[[ INFORMATION SUPPLIED open ]]

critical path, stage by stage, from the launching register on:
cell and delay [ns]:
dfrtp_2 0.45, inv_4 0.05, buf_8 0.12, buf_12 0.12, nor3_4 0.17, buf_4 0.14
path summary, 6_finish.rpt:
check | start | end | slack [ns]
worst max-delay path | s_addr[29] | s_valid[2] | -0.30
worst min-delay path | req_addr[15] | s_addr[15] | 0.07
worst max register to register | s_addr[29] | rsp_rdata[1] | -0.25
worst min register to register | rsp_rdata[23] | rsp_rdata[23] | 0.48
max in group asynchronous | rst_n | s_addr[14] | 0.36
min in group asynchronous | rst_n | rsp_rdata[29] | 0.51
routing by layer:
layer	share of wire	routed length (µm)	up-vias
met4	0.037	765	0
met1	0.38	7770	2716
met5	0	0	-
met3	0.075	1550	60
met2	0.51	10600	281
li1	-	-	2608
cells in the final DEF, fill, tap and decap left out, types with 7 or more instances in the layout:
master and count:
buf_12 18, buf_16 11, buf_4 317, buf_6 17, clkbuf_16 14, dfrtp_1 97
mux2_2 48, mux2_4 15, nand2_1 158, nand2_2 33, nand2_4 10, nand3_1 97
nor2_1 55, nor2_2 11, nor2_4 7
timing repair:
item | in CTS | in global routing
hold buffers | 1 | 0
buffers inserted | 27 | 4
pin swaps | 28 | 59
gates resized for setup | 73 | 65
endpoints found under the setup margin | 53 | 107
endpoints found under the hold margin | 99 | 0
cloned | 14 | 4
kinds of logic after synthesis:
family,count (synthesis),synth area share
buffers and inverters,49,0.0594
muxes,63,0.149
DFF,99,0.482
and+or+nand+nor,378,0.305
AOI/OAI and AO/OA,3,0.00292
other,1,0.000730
$ cat src/rtl/decod_pkg.sv
// Shared definitions for the registered binary-to-one-hot decoder: FSM state
// encoding and default geometry.
package decod_pkg;

  localparam int DEF_IDX_W = 4;
  localparam int DEF_HOLD  = 4;
  localparam int DEF_OUT_W = 2 ** DEF_IDX_W;

  typedef enum logic [1:0] {
    ST_IDLE  = 2'd0,
    ST_HOLD  = 2'd1,
    ST_SWEEP = 2'd2
  } state_e;

endpackage

$ cat src/rtl/onehot_dec.sv
// Purely combinational binary-to-one-hot decode; the caller registers the result.
module onehot_dec #(
  parameter int IDX_W = 4
) (
  input  logic [IDX_W-1:0]      idx,
  output logic [2**IDX_W-1:0]   onehot
);

  localparam int OUT_W = 2 ** IDX_W;

  assign onehot = {{(OUT_W-1){1'b0}}, 1'b1} << idx;

endmodule

$ cat src/rtl/decodificador_one_hot.sv
// Registered one-hot decoder: holds each decoded word for HOLD cycles, and can
// self-run a sweep from the top bit down to bit 0.
module decodificador_one_hot
  import decod_pkg::*;
#(
  parameter int IDX_W = DEF_IDX_W,
  parameter int HOLD  = DEF_HOLD,
  localparam int OUT_W = 2 ** IDX_W
) (
  input  logic             clk,
  input  logic             rst,
  // Handshake: a request transfers on any rising edge where in_valid && in_ready.
  // in_ready depends only on state, so the requester may hold in_valid until then.
  input  logic             in_valid,
  output logic             in_ready,
  input  logic [IDX_W-1:0] in_idx,
  input  logic             in_none,
  input  logic             sweep_start,
  output logic [OUT_W-1:0] out,
  output logic             out_valid,
  output logic             busy,
  output logic             done,
  output logic [1:0]       state_dbg
);

  localparam logic [7:0] CNT_RELOAD = 8'(HOLD - 1);

  state_e           state_q, state_d;
  logic [IDX_W-1:0] idx_q, idx_d;
  logic [7:0]       cnt_q, cnt_d;
  logic [OUT_W-1:0] out_q, out_d;
  logic             out_valid_q, out_valid_d;
  logic             busy_q, busy_d;
  logic             done_q, done_d;
  logic [IDX_W-1:0] dec_idx;
  logic [OUT_W-1:0] dec_out;

  onehot_dec #(.IDX_W(IDX_W)) u_dec (
    .idx    (dec_idx),
    .onehot (dec_out)
  );

  always_comb begin
    state_d     = state_q;
    idx_d       = idx_q;
    cnt_d       = cnt_q;
    out_d       = out_q;
    out_valid_d = out_valid_q;
    done_d      = 1'b0;
    dec_idx     = idx_q;

    case (state_q)
      ST_IDLE: begin
        // sweep_start wins; a simultaneous request stays pending because in_ready falls.
        if (sweep_start) begin
          dec_idx     = IDX_W'(OUT_W - 1);
          idx_d       = IDX_W'(OUT_W - 1);
          out_d       = dec_out;
          out_valid_d = 1'b1;
          cnt_d       = CNT_RELOAD;
          state_d     = ST_SWEEP;
        end else if (in_valid && in_none) begin
          done_d = 1'b1;
        end else if (in_valid) begin
          dec_idx     = in_idx;
          idx_d       = in_idx;
          out_d       = dec_out;
          out_valid_d = 1'b1;
          cnt_d       = CNT_RELOAD;
          state_d     = ST_HOLD;
        end
      end

      ST_HOLD: begin
        if (cnt_q != 8'd0) begin
          cnt_d = cnt_q - 8'd1;
        end else begin
          out_d       = '0;
          out_valid_d = 1'b0;
          done_d      = 1'b1;
          state_d     = ST_IDLE;
        end
      end

      ST_SWEEP: begin
        if (cnt_q != 8'd0) begin
          cnt_d = cnt_q - 8'd1;
        end else if (idx_q != '0) begin
          dec_idx = idx_q - 1'b1;
          idx_d   = idx_q - 1'b1;
          out_d   = dec_out;
          cnt_d   = CNT_RELOAD;
        end else begin
          out_d       = '0;
          out_valid_d = 1'b0;
          done_d      = 1'b1;
          state_d     = ST_IDLE;
        end
      end

      default: begin
        out_d       = '0;
        out_valid_d = 1'b0;
        state_d     = ST_IDLE;
      end
    endcase

    busy_d = (state_d != ST_IDLE);
  end

  always_ff @(posedge clk) begin
    if (rst) begin
      state_q     <= ST_IDLE;
      idx_q       <= '0;
      cnt_q       <= 8'd0;
      out_q       <= '0;
      out_valid_q <= 1'b0;
      busy_q      <= 1'b0;
      done_q      <= 1'b0;
    end else begin
      state_q     <= state_d;
      idx_q       <= idx_d;
      cnt_q       <= cnt_d;
      out_q       <= out_d;
      out_valid_q <= out_valid_d;
      busy_q      <= busy_d;
      done_q      <= done_d;
    end
  end

  assign in_ready  = (state_q == ST_IDLE);
  assign out       = out_q;
  assign out_valid = out_valid_q;
  assign busy      = busy_q;
  assign done      = done_q;
  assign state_dbg = state_q;

endmodule
## src/rtl/gate_operand_fetch_pkg.sv

```systemverilog
// gate_operand_fetch_pkg
// Shared types for the operand-fetch stage and the gate-scheduler stage:
//   - fetch_state_e : operand-fetch FSM states (IDLE, HOLD)
//   - gate_desc_t   : gate descriptor {addr_a, addr_b, single, out_addr, tag}
//   - sat_inc16     : saturating 16-bit increment used by the stall counter
package gate_operand_fetch_pkg;

    localparam int unsigned GOF_S = 13;   // wire-address width of the label RAM
    localparam int unsigned GOF_T = 8;    // opaque tag width

    typedef enum logic {
        IDLE = 1'b0,
        HOLD = 1'b1
    } fetch_state_e;

    typedef struct packed {
        logic [GOF_S-1:0] addr_a;
        logic [GOF_S-1:0] addr_b;
        logic             single;
        logic [GOF_S-1:0] out_addr;
        logic [GOF_T-1:0] tag;
    } gate_desc_t;

    function automatic logic [15:0] sat_inc16(input logic [15:0] v);
        return (v == 16'hFFFF) ? v : v + 16'd1;
    endfunction

endpackage

```

## src/rtl/gate_operand_fetch_op_fifo.sv

```systemverilog
// op_fifo
// Synchronous FIFO holding fetched operand bundles for the evaluation core.
// Ports:
//   clk, rst (async, active-high), clr (sync flush)
//   push_i/push_data_i : write one entry (caller guarantees space)
//   pop_i              : remove head when valid_o
//   pop_data_o         : head entry, forced to zero while empty
//   valid_o            : FIFO not empty
//   count_o            : number of stored entries (0..D)
module op_fifo #(
    parameter int unsigned W = 8,
    parameter int unsigned D = 4
) (
    input  logic                   clk,
    input  logic                   rst,
    input  logic                   clr,
    input  logic                   push_i,
    input  logic [W-1:0]           push_data_i,
    input  logic                   pop_i,
    output logic [W-1:0]           pop_data_o,
    output logic                   valid_o,
    output logic [$clog2(D):0]     count_o
);

    localparam int unsigned AW = $clog2(D);

    logic [W-1:0]  mem_q [D];
    logic [AW-1:0] wr_q;
    logic [AW-1:0] rd_q;
    logic [AW:0]   count_q;
    logic          do_push;
    logic          do_pop;

    assign valid_o    = (count_q != '0);
    assign do_pop     = pop_i & valid_o;
    assign do_push    = push_i & ((count_q != (AW+1)'(D)) | do_pop);
    assign count_o    = count_q;
    // Zero the head while empty so the outputs read 0 out of reset.
    assign pop_data_o = valid_o ? mem_q[rd_q] : '0;

    always_ff @(posedge clk) begin
        if (do_push) begin
            mem_q[wr_q] <= push_data_i;
        end
    end

    always_ff @(posedge clk or posedge rst) begin
        if (rst) begin
            wr_q    <= '0;
            rd_q    <= '0;
            count_q <= '0;
        end else if (clr) begin
            wr_q    <= '0;
            rd_q    <= '0;
            count_q <= '0;
        end else begin
            if (do_push) begin
                wr_q <= wr_q + 1'b1;
            end
            if (do_pop) begin
                rd_q <= rd_q + 1'b1;
            end
            if (do_push && !do_pop) begin
                count_q <= count_q + 1'b1;
            end else if (do_pop && !do_push) begin
                count_q <= count_q - 1'b1;
            end
        end
    end

endmodule

```

## src/rtl/gate_operand_fetch.sv

```systemverilog
// gate_operand_fetch
// Operand-fetch stage: holds one gate descriptor, waits for both input labels
// to be written in the label DPRAM, issues a paired read, captures the labels
// one cycle later and queues them with the descriptor metadata.
// Ports:
//   clk, rst (async, active-high), clr (sync flush)
//   in_*        : descriptor input (valid/ready)
//   rd_*        : label RAM read ports 0/1, flags, stall and t+1 data
//   out_*       : operand bundle output (valid/ready)
//   wait_cycles : saturating count of HOLD cycles without an issue
module gate_operand_fetch
    import gate_operand_fetch_pkg::*;
#(
    parameter int unsigned S = 13,
    parameter int unsigned K = 128,
    parameter int unsigned T = 8,
    parameter int unsigned D = 4
) (
    input  logic          clk,
    input  logic          rst,
    input  logic          clr,
    input  logic          in_valid,
    output logic          in_ready,
    input  logic [S-1:0]  in_addr_a,
    input  logic [S-1:0]  in_addr_b,
    input  logic          in_single,
    input  logic [S-1:0]  in_out_addr,
    input  logic [T-1:0]  in_tag,
    output logic          rd_req_0,
    output logic          rd_req_1,
    output logic [S-1:0]  rd_addr_0,
    output logic [S-1:0]  rd_addr_1,
    input  logic          rd_data_ready_0,
    input  logic          rd_data_ready_1,
    input  logic          stall_rd,
    input  logic [K-1:0]  rd_data_0_t1,
    input  logic [K-1:0]  rd_data_1_t1,
    output logic          out_valid,
    input  logic          out_ready,
    output logic [K-1:0]  out_label_a,
    output logic [K-1:0]  out_label_b,
    output logic [S-1:0]  out_addr,
    output logic [T-1:0]  out_tag,
    output logic [15:0]   wait_cycles
);

    localparam int unsigned CW = $clog2(D) + 1;
    localparam int unsigned FW = 2 * K + S + T;

    fetch_state_e   state_q;
    fetch_state_e   state_d;
    gate_desc_t     hold_q;
    logic           pend_q;
    logic           pend_single_q;
    logic [S-1:0]   pend_addr_q;
    logic [T-1:0]   pend_tag_q;
    logic [15:0]    wait_q;

    logic           in_hold;
    logic           accept;
    logic           can_issue;
    logic           issue;
    logic [CW-1:0]  fifo_count;
    logic [CW:0]    credit_used;
    logic [K-1:0]   label_b_t1;
    logic [FW-1:0]  push_data;
    logic [FW-1:0]  head_data;
    logic           fifo_valid;

    assign in_hold     = (state_q == HOLD);
    // The read in flight (pend) already owns a FIFO slot; a same-cycle pop
    // is deliberately not credited back.
    assign credit_used = {1'b0, fifo_count} + (CW+1)'(pend_q);
    assign can_issue   = in_hold & rd_data_ready_0 & (hold_q.single | rd_data_ready_1)
                       & (credit_used < (CW+1)'(D));
    assign issue       = can_issue & ~stall_rd;

    assign rd_req_0    = can_issue;
    assign rd_req_1    = can_issue & ~hold_q.single;
    assign rd_addr_0   = in_hold ? hold_q.addr_a : '0;
    assign rd_addr_1   = in_hold ? hold_q.addr_b : '0;

    assign in_ready    = ~in_hold | issue;
    assign accept      = in_valid & in_ready;
    assign wait_cycles = wait_q;

    always_comb begin
        state_d = state_q;
        case (state_q)
            IDLE:    if (accept) state_d = HOLD;
            HOLD:    if (issue && !accept) state_d = IDLE;
            default: state_d = IDLE;
        endcase
    end

    always_ff @(posedge clk or posedge rst) begin
        if (rst) begin
            state_q       <= IDLE;
            hold_q        <= '0;
            pend_q        <= 1'b0;
            pend_single_q <= 1'b0;
            pend_addr_q   <= '0;
            pend_tag_q    <= '0;
            wait_q        <= '0;
        end else if (clr) begin
            state_q       <= IDLE;
            hold_q        <= '0;
            pend_q        <= 1'b0;
            pend_single_q <= 1'b0;
            pend_addr_q   <= '0;
            pend_tag_q    <= '0;
            wait_q        <= '0;
        end else begin
            state_q <= state_d;
            if (accept) begin
                hold_q <= '{addr_a:   in_addr_a,
                            addr_b:   in_addr_b,
                            single:   in_single,
                            out_addr: in_out_addr,
                            tag:      in_tag};
            end
            pend_q <= issue;
            if (issue) begin
                pend_single_q <= hold_q.single;
                pend_addr_q   <= hold_q.out_addr;
                pend_tag_q    <= hold_q.tag;
            end
            if (in_hold && !issue) begin
                wait_q <= sat_inc16(wait_q);
            end
        end
    end

    assign label_b_t1 = pend_single_q ? '0 : rd_data_1_t1;
    assign push_data  = {rd_data_0_t1, label_b_t1, pend_addr_q, pend_tag_q};

    op_fifo #(
        .W (FW),
        .D (D)
    ) u_op_fifo (
        .clk         (clk),
        .rst         (rst),
        .clr         (clr),
        .push_i      (pend_q),
        .push_data_i (push_data),
        .pop_i       (out_ready),
        .pop_data_o  (head_data),
        .valid_o     (fifo_valid),
        .count_o     (fifo_count)
    );

    assign out_valid = fifo_valid;
    assign {out_label_a, out_label_b, out_addr, out_tag} = head_data;

endmodule

```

[[ INFORMATION SUPPLIED closed ]]

Print exactly, and only, the lines beginning at the top of the listing and ending at the line with "worst min-delay path".

TASK RESULT:
critical path, stage by stage, from the launching register on:
cell and delay [ns]:
dfrtp_2 0.45, inv_4 0.05, buf_8 0.12, buf_12 0.12, nor3_4 0.17, buf_4 0.14
path summary, 6_finish.rpt:
check | start | end | slack [ns]
worst max-delay path | s_addr[29] | s_valid[2] | -0.30
worst min-delay path | req_addr[15] | s_addr[15] | 0.07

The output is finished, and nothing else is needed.